No somos una marca fitness. Somos la intervención que necesitabas.
La historia sin filtro
NEVER MIND nació entre la flojera, el sarcasmo y la necesidad de moverse. Soy Melvin, ingeniero en informática, marketer digital y ex deportista en recuperación. Practiqué todo tipo de deportes desde chico, pero la adultez, el trabajo y las pantallas me pasaron por encima.
Mientras trabajaba para otra marca deportiva en Chile, me di cuenta de algo: este rubro está lleno de ofertas falsas, precios inflados y discursos motivacionales vacíos. Y ahí decidí que si algún día creaba mi propia marca, haría todo lo contrario: decir la verdad, vender calidad real y mantener los precios justos.
Así nació NEVER MIND. Luego se sumó Raúl, ingeniero en telecomunicaciones, cabeza financiera del equipo y el responsable de que todo esto no explote en caos (porque alguien tiene que ser adulto acá).
Sin excusas, sin filtros, sin verso.
Entre la flojera y el esfuerzo, elegimos incomodarte.
Quiénes somos (de verdad)
Dos amigos de infancia, dos ingenieros y un mismo propósito: hacer que moverse sea un acto simple, real y sin mentiras.

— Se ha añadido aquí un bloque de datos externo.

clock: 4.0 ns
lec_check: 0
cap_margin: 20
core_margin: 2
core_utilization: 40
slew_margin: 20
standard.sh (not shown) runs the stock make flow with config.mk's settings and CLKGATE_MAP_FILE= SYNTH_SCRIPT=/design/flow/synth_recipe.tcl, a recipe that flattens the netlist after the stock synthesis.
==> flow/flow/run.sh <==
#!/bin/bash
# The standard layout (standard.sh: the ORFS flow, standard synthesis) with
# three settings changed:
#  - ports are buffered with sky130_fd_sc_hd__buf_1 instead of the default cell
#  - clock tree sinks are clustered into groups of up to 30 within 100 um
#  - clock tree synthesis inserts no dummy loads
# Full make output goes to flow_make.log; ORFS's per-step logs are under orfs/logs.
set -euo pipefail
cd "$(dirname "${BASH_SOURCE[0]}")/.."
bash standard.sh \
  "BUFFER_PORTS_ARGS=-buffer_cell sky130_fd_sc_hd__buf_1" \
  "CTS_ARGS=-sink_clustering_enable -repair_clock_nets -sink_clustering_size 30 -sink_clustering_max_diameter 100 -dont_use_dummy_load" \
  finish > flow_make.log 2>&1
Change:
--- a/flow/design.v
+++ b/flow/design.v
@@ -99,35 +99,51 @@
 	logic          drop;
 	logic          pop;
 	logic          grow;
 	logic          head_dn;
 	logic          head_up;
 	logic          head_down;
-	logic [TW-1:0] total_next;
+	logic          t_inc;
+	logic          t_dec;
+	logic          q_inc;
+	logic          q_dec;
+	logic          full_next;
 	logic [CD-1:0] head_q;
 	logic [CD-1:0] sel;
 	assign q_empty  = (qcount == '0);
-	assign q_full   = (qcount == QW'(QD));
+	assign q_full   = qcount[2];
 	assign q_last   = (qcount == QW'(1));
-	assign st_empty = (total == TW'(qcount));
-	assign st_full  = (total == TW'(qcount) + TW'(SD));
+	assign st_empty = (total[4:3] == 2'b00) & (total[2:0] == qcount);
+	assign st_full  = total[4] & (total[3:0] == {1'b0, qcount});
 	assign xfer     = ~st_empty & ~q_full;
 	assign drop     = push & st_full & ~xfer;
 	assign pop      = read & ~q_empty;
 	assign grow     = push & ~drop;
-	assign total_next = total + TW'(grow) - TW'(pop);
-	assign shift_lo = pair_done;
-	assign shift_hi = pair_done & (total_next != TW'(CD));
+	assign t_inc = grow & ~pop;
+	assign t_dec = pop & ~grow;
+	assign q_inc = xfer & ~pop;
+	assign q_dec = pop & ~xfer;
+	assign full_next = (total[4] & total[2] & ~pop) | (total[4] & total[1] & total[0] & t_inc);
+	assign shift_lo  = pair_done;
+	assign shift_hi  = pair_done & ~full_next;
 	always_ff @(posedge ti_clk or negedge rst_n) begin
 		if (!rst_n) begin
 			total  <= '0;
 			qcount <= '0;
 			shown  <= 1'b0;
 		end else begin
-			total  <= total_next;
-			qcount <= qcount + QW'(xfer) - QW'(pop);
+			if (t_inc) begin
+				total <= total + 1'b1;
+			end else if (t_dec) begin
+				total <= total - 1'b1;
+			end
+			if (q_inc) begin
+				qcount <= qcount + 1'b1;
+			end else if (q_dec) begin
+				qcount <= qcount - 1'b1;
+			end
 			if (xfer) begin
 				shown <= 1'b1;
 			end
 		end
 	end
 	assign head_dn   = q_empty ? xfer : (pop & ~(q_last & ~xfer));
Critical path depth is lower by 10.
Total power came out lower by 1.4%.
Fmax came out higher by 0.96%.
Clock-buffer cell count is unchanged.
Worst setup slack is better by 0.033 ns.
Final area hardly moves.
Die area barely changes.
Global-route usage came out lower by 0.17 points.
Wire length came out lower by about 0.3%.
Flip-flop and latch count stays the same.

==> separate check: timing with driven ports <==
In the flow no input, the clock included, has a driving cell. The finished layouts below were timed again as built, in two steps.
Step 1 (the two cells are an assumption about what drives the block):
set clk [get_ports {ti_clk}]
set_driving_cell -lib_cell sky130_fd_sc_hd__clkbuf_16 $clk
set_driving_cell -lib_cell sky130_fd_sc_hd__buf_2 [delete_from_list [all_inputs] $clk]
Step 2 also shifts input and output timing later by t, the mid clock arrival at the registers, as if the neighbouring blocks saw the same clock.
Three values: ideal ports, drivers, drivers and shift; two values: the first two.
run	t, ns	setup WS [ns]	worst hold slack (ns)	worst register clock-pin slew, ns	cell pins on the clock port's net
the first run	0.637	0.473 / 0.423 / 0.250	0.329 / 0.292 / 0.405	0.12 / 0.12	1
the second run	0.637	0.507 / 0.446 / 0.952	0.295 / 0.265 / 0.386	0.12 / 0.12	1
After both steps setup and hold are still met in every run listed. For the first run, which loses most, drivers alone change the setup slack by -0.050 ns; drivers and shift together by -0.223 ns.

Melvin se encarga de la estrategia, la web, las redes y todo lo que se dice o vende. Raúl se encarga de los números, la logística y que todo llegue donde debe, cuando debe.
Ambos venimos del mundo corporativo, pero nos quedamos con lo que realmente importa: hacer las cosas bien y sin vender humo.
Somos sarcásticos, sí.
Nuestra filosofía
Nuestra filosofía
Somos sarcásticos, sí. Pesados, a veces. Pero profundamente genuinos.
Nos reímos del sedentarismo, no de las personas.
Usamos la ironía para decir lo que todos saben y pocos admiten: que la flojera es cómoda, pero no te lleva a ningún lado.
Nuestro humor no busca humillarte, busca despertarte.
Y si para eso tenemos que provocarte, lo haremos.
MANIFIESTO (PROPÓSITO)
Queremos impulsarte a moverte, entrenar y vivir mejor, incluso si empieza con una risa incómoda. Si logras reírte de tus excusas, ya diste el primer paso.
NEVER MIND no busca caerte bien: busca que te levantes.
El sarcasmo es nuestro cardio. La honestidad, nuestro peso muerto.